Esta es la historia de un hombre de gran valor espiritual. Se pueden ver claramente sus atributos: el humor y la paciencia, la amabilidad y el valor, la humildad y la dedicación, la generosidad y el amor - un ejemplo al que yo tal vez nunca podré ni siquiera aproximarme. Este era el hombre a quien yo había reprendido y tratado con condescendencia. Este era el "incrédulo" que yo había pretendido instruir.
María nos contó esta historia hace más de veinte años. En ese momento, por primera vez, caí repentinamente en la cuenta de lo muerta que puede ser la fe - si no va acompañada de la responsabilidad. El doctor tenía una creencia inamovible en sus ideales. Pero también era un hombre humilde, sabio y responsable. De ahí su demostración ejemplar.

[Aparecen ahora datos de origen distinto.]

$ cat config.mk
export PLATFORM = sky130hd
export DESIGN_NAME = huffman_dec_param
export DESIGN_NICKNAME = d
export VERILOG_FILES = /design/src/rtl/huffman_pkg.sv /design/src/rtl/huffman_match.sv /design/src/rtl/huffman_dec_param.sv
export SDC_FILE = /design/constraint.sdc
export NUM_CORES = 1
export LEC_CHECK = 0
export BUFFER_PORTS_ARGS = -buffer_cell sky130_fd_sc_hd__buf_2
export CORE_MARGIN = 2
export CORE_UTILIZATION = 46
export CTS_CLUSTER_SIZE = 25
export DETAILED_ROUTE_END_ITERATION = 10
export GPL_ROUTABILITY_DRIVEN = 0
export PLACE_DENSITY_LB_ADDON = 0.15
export SKIP_LAST_GASP = 1
export SYNTH_ARGS = -nofsm -noshare
export SYNTH_HDL_FRONTEND = slang
export SYNTH_SLANG_ARGS = --single-unit
$ cat constraint.sdc
create_clock -name clk -period 15.9 [get_ports clk]
set_input_delay 1.59 -clock clk [delete_from_list [all_inputs] [get_ports clk]]
set_output_delay 1.59 -clock clk [all_outputs]
set_load 0.02 [all_outputs]
$ cat src/rtl/huffman_pkg.sv
// huffman_pkg: shared types and default parameters for the Huffman decoder
//   W_DEF/IW_DEF/MAXL_DEF/DEPTH_DEF : default symbol, input word, max code length, table depth
//   state_t : IDLE / CONF / RUN
//   entry_t : one table entry {valid, len, code, sym} at default widths
package huffman_pkg;
  localparam int W_DEF = 8;
  localparam int IW_DEF = 8;
  localparam int MAXL_DEF = 8;
  localparam int DEPTH_DEF = 16;
  localparam int LW_DEF = $clog2(MAXL_DEF + 1);
  typedef enum logic [1:0] {IDLE, CONF, RUN} state_t;
  typedef struct packed {
    logic valid;
    logic [LW_DEF-1:0] len;
    logic [MAXL_DEF-1:0] code;
    logic [W_DEF-1:0] sym;
  } entry_t;
endpackage

$ cat src/rtl/huffman_match.sv
// huffman_match: DEPTH-way code comparator with lowest-index priority
//   i_top   : top MAXL bits of the bit buffer (MSB = next bit)
//   i_cnt   : number of valid bits in the buffer
//   i_valid/i_len/i_code : table contents, codes right-aligned
//   o_hit/o_idx/o_len    : match found, winning entry, its code length
module huffman_match
  import huffman_pkg::*;
#(
  parameter int MAXL = MAXL_DEF,
  parameter int DEPTH = DEPTH_DEF,
  parameter int CW = 5,
  localparam int LW = $clog2(MAXL + 1),
  localparam int XW = $clog2(DEPTH)
) (
  input  logic [MAXL-1:0] i_top,
  input  logic [CW-1:0] i_cnt,
  input  logic [DEPTH-1:0] i_valid,
  input  logic [DEPTH-1:0][LW-1:0] i_len,
  input  logic [DEPTH-1:0][MAXL-1:0] i_code,
  output logic o_hit,
  output logic [XW-1:0] o_idx,
  output logic [LW-1:0] o_len
);
  logic [DEPTH-1:0] w_m;
  for (genvar g = 0; g < DEPTH; g++) begin : g_cmp
    logic [MAXL-1:0] w_mask;
    assign w_mask = ~({MAXL{1'b1}} << i_len[g]);
    // right-shift brings the leading len bits of the buffer down to align with the code
    assign w_m[g] = i_valid[g] && CW'(i_len[g]) <= i_cnt &&
                    (i_top >> (LW'(MAXL) - i_len[g])) == (i_code[g] & w_mask);
  end
  always_comb begin
    o_hit = 1'b0;
    o_idx = '0;
    for (int i = DEPTH - 1; i >= 0; i--)
      if (w_m[i]) begin
        o_hit = 1'b1;
        o_idx = XW'(i);
      end
  end
  assign o_len = i_len[o_idx];
endmodule

$ cat src/rtl/huffman_dec_param.sv
// huffman_dec_param: table-driven Huffman decoder, MSB-first packed input, one symbol per match
//   clk, rst (async, active-high)
//   d_req/d_in/en_in/ready_in : input word request and stream
//   d_conf/h_conf/w_conf/en_conf/new_conf : run-time table load
//   d_out/en_out/out_rdy : decoded symbol with valid/ready handshake
//   err : sticky invalid-code / overflow flag, present only when HUFF_ERR_EN is defined
module huffman_dec_param
  import huffman_pkg::*;
#(
  parameter int W = W_DEF,
  parameter int IW = IW_DEF,
  parameter int MAXL = MAXL_DEF,
  parameter int DEPTH = DEPTH_DEF
) (
  input  logic clk,
  input  logic rst,
  output logic d_req,
  input  logic [IW-1:0] d_in,
  input  logic en_in,
  input  logic ready_in,
  input  logic [W-1:0] d_conf,
  input  logic [MAXL-1:0] h_conf,
  input  logic [$clog2(MAXL+1)-1:0] w_conf,
  input  logic en_conf,
  input  logic new_conf,
  output logic [W-1:0] d_out,
  output logic en_out,
  input  logic out_rdy
`ifdef HUFF_ERR_EN
  ,
  output logic err
`endif
);
  localparam int LW = $clog2(MAXL + 1);
  localparam int BW = 3 * IW;
  localparam int CW = $clog2(BW + 1);
  localparam int PW = $clog2(DEPTH + 1);
  localparam int XW = $clog2(DEPTH);
  state_t r_state;
  logic [BW-1:0] r_buf;
  logic [CW-1:0] r_cnt;
  logic [PW-1:0] r_ptr;
  logic [DEPTH-1:0] r_valid;
  logic [DEPTH-1:0][LW-1:0] r_len;
  logic [DEPTH-1:0][MAXL-1:0] r_code;
  logic [DEPTH-1:0][W-1:0] r_sym;
  logic [W-1:0] r_d_out;
  logic r_en_out;
  logic w_run, w_hit, w_take, w_drop, w_acc, w_wr;
  logic [XW-1:0] w_idx;
  logic [LW-1:0] w_len;
  logic [CW-1:0] w_sh, w_cnt_s, w_cnt_n;
  logic [BW-1:0] w_buf_n;
  huffman_match #(.MAXL(MAXL), .DEPTH(DEPTH), .CW(CW)) u_match (
    .i_top(r_buf[BW-1 -: MAXL]),
    .i_cnt(r_cnt),
    .i_valid(r_valid),
    .i_len(r_len),
    .i_code(r_code),
    .o_hit(w_hit),
    .o_idx(w_idx),
    .o_len(w_len)
  );
  assign w_run = r_state == RUN;
  assign d_req = w_run && ready_in && r_cnt <= CW'(IW);
  // a match only consumes bits when the output register can take the symbol
  assign w_take = w_run && w_hit && (!r_en_out || out_rdy);
  assign w_drop = w_run && !w_hit && r_cnt >= CW'(MAXL);
  assign w_acc = w_run && en_in && r_cnt <= CW'(2 * IW);
  assign w_sh = w_take ? CW'(w_len) : (w_drop ? CW'(1) : '0);
  assign w_cnt_s = r_cnt - w_sh;
  // new word lands directly below the bits that survive this cycle's shift
  assign w_buf_n = (r_buf << w_sh) | (w_acc ? {d_in, {(2 * IW){1'b0}}} >> w_cnt_s : '0);
  assign w_cnt_n = w_cnt_s + (w_acc ? CW'(IW) : '0);
  assign w_wr = en_conf && w_conf != '0 && w_conf <= LW'(MAXL) && r_ptr < PW'(DEPTH);
  assign d_out = r_d_out;
  assign en_out = r_en_out;
  always_ff @(posedge clk or posedge rst)
    if (rst) begin
      r_state <= IDLE;
      r_buf <= '0;
      r_cnt <= '0;
      r_ptr <= '0;
      r_valid <= '0;
      r_len <= '0;
      r_code <= '0;
      r_sym <= '0;
      r_d_out <= '0;
      r_en_out <= 1'b0;
    end else if (new_conf) begin
      r_state <= CONF;
      r_buf <= '0;
      r_cnt <= '0;
      r_ptr <= '0;
      r_valid <= '0;
      r_en_out <= 1'b0;
    end else if (r_state == CONF) begin
      if (w_wr) begin
        r_valid[r_ptr[XW-1:0]] <= 1'b1;
        r_len[r_ptr[XW-1:0]] <= w_conf;
        r_code[r_ptr[XW-1:0]] <= h_conf;
        r_sym[r_ptr[XW-1:0]] <= d_conf;
        r_ptr <= r_ptr + PW'(1);
      end
      if (ready_in && !en_conf) r_state <= RUN;
    end else if (w_run) begin
      r_buf <= w_buf_n;
      r_cnt <= w_cnt_n;
      r_en_out <= w_take || (r_en_out && !out_rdy);
      if (w_take) r_d_out <= r_sym[w_idx];
    end
`ifdef HUFF_ERR_EN
  logic w_ovf, r_err;
  assign w_ovf = w_run && en_in && r_cnt > CW'(2 * IW);
  always_ff @(posedge clk or posedge rst)
    if (rst) r_err <= 1'b0;
    else if (new_conf) r_err <= 1'b0;
    else if (w_drop || w_ovf) r_err <= 1'b1;
  assign err = r_err;
`endif
endmodule
==> metrics.md <==
| Metric | Value |
|---|---|
| Via count | `25200` |
| Syn Std Cell Area | `29500 µm²` |
| Hold path cells | `1` |
| FP Rows | `92` |
| Sequential fraction of the synthesis area | `32.3%` |
| Vias per std cell | `6.48` |
| Die area | `66200 µm²` |
| Total Wirelength | `94600 µm` |
| R2r setup slk | `5120 ps` |
| Crit path time final | `10780 ps` |
| Starting DRT DRC Count | `2283` |
| Net Count, Synth | `3306` |
| MaxCap Viol Count | `0` |
| CP top delay family | `compound AO/OA/AOI/OAI gates` |
| DRC viols | `0` |
| CP startpoint kind | `flop` |
| Int Pwr | `1820 µW` |
| CTS tree | `done` |
| Starting Density | `46.6%` |
| Slew Viols, Final | `0` |
| CTS Sinks | `381` |
| Max VDD drop | `0.100 mV` |
| Final Util | `49.9%` |
| DP Wirelength | `61400 µm` |
| I/O Pins | `45` |
| Slowest stage delay, CP | `910 ps` |
| Hold Crit Class | `flop to flop` |
| CP max-delay cell | `buf_4` |
| Slew of the pin with the lowest slew margin | `1310 ps` |
| Core Area | `63300 µm²` |
| Post-synth top area share | `32.3%` |
| Worst Path Arrival | `11250 ps` |
| #FFs+latches synth | `381` |
| Total CTS buffers | `46` |
| Die Ht | `257 µm` |
| Die width | `257 µm` |
| Vias in the first global route | `24900` |
| Final Skew | `27.7 ps` |
| Cell depth of the worst setup path | `28` |
| Final setup fails | `0` |
| CP Buf/Inv Count | `4` |
| Status | `finished, final reports clean` |
| Initial antenna violation count | `5` |
| Reg-to-Reg End | `r_buf[20]` |
| Final antenna-violating net count | `0` |
| Filler cells | `5890` |
| Setup Crit Path Kind | `flop to flop` |
| H-tree depth | `2` |
| Top achievable clock speed | `92.7 MHz` |
| Postcts setup bufs | `0` |
| Hold buffer count at cts | `0` |
| Clock network power share | `43.2%` |
| Layout cells sized above 1 | `19.7%` |
| Total GRT Usage | `28.2%` |
| Pin count of the biggest net entering global routing | `115` |
| Hold Slack | `494 ps` |
| Leak | `0.0139 µW` |
| Worst r2r src | `r_len[44]` |
| Setup tns final | `0 ps` |
| First-pass GRT wire length | `147000 µm` |
| Ys flop type | `dfrtp_1` |
| Gr ovfl total | `0` |
| Initial DRT Pass Iterations | `6` |
| CP required | `16370 ps` |
| Port Buf Inserts | `44` |
| Largest cells by area after synthesis | `dfrtp_1, mux2_2, mux2i_1, ha_1, nand2_1` |
| Synth top cells by count | `dfrtp_1, mux2_2, nand2_1, mux2i_1, clkbuf_1` |
| Post-synth ARST share | `100%` |
| Most frequent cell after synthesis | `dfrtp_1` |
| WL/cell | `24.3 µm` |
| Period utilization | `67.8%` |
| Number of flops mapped to enable cells by yosys | `0` |
| CTS max path bufs | `3` |
| YS warnings | `0` |
| Area Growth Syn to Fin | `7.04%` |
| Final hold violation count | `0` |
| Clock transition at path regs | `60 ps` |
| Pwr/cell area | `80.8 nW/µm²` |
| Hold path startpoint | `r_code[71]` |
| CP Capture Type | `flop` |
| Nets | `3181` |
| Mean Syn Cell Area | `9.42 µm²` |
| Clock Latency Late Sink | `600 ps` |
| Worst r2r path cells | `28` |
| Sw frac | `28.5%` |
| Worst hold endpoint | `r_code[71]` |
| Relative slew slack | `12.6%` |
| Root Buffer | `clkbuf_16` |
| Net Switching | `729 µW` |
| Logic pwr share | `15.2%` |
| Flop pwr share | `41.6%` |
| Post_cts resized | `0` |
| Synth Instances | `3133` |
| RSZ-0062 raised after global routing | `false` |
| Max FO, Critical Path | `84` |
| Post-synth top area cell | `dfrtp_1` |
| Count of cell types in the netlist | `104` |
==> metal layers <==
layer  vias up  GRT usage [%]  share of wire (%)  wire length, µm
met4         2           11.9                4.0             3790
met2      1034           46.2                 47            44200
li1      11300              -                  -                -
met1     12700           37.4                 42            39900
met3       239           3.98                7.2             6800
met5         -              0              0.012               11
==> stage by stage <==
| step | cell area [µm²] | cells | power [µW] | setup WS [ps] |
|---|---|---|---|---|
| 2_1_floorplan | 29500 | 3133 | 1350 | 3720 |
| 3_3_place_gp | 30000 | 3806 | 1450 | 5700 |
| 3_5_place_dp | 30000 | 3806 | 1460 | 5480 |
| 4_1_cts | 31600 | 3889 | 2570 | 5410 |
| 5_1_grt | 31600 | 3889 | 2660 | 4500 |
| 6_report | 31600 | 3891 | 2550 | 5120 |
==> state kept, by name, summed over array words and instances, names as in the netlist <==
| register | cells |
|---|---|
| d_out | 8 |
| en_out | 1 |
| r_buf | 24 |
| r_cnt | 5 |
| r_code | 128 |
| r_len | 64 |
| r_ptr | 5 |
| r_state | 2 |
| r_sym | 128 |
| r_valid | 16 |
==> power groups by stage <==
| stage | Clock (µW) | Combinational, µW | Sequential [µW] |
|---|---|---|---|
| after floorplan | 0 | 298 | 1050 |
| after global placement | 0 | 376 | 1070 |
| after detailed placement | 0 | 385 | 1080 |
| after CTS | 1130 | 386 | 1060 |
| after global routing | 1170 | 426 | 1070 |
| final | 1100 | 387 | 1060 |
==> area by class of cell <==
type	count	area, µm²	share of cell area (%)
timing repair buffer	84	520	1.65
sequential	381	9540	30.2
tap	846	1060	3.35
clock inverter	17	272	0.859
inverter	148	566	1.79
multi-input combinational	2347	18300	58.0
antenna	2	5.00	0.0158
clock buffer	66	1310	4.14
==> cells by family (layout without fill, tap and decap cells) <==
logic type	after synthesis	in the layout	synth area share [%]
AND/OR/NAND/NOR	838	838	14.3
other	0	2	0
buffers and inverters	405	315	5.71
multiplexers	572	572	22.9
XOR/XNOR	85	85	2.52
flip-flops	381	381	32.3
adder cells (fa/ha/maj)	138	138	5.88
AO/OA/AOI/OAI	714	714	16.4
==> layout by cell type, fill, tap and decap left out, types with 44 or more instances in the layout <==
master / n
dfrtp_1: 376
mux2_2: 349
nand2_1: 283
mux2i_1: 174
a21oi_1: 142
o21ai_0: 141
inv_1: 140
ha_1: 137
nor2_1: 132
nand3_1: 62
nor3_1: 60
and3_1: 60
nor2b_1: 53
a31oi_1: 53
xnor2_1: 51
mux4_2: 47
clkbuf_16: 47
buf_2: 44
==> worst register-to-register path: cells and delay by family (launching register included) <==
kind | cells | cell delay [ps]
compound gates | 11 | 3300
buf+inv | 4 | 2200
simple gates | 6 | 1450
fa+ha+maj | 3 | 1330
mux | 3 | 890
xor+xnor | 1 | 810
flops | 1 | 680
==> how the worst max path moves through the flow <==
stage	from	endpoint
floorplan	rst	d_out[0]
global placement	r_len[44]	r_buf[6]
detailed placement	r_len[44]	r_buf[20]
CTS	r_len[60]	r_buf[20]
global route	r_len[44]	r_buf[20]
finish	r_len[44]	r_buf[20]
(Power assumes the default switching activity.)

Mi propio despertar espiritual me dio una fe instantánea en Dios - una verdadera dádiva. Pero yo no había sido ni humilde ni sabio. Al alardear de mi fe, olvidé mis ideales. La soberbia y la irresponsabilidad los habían reemplaza­do. Al apartarme así de mi propia luz, tenía poco que ofrecer a mis compañeros alcohólicos. Por lo tanto, para ellos mi fe estaba muerta. Por fin, vi por qué muchos de ellos se habían apartado - algunos para siempre.
Por lo tanto, la fe es mucho más que nuestra más preciada dádiva; compartirla con otros es nuestra mayor responsabilidad. Que nosotros los AA busquemos continuamente la sabiduría y la buena voluntad que nos permitan cumplir con la obligación que el dador de todas las dádivas perfectas nos ha encomendado.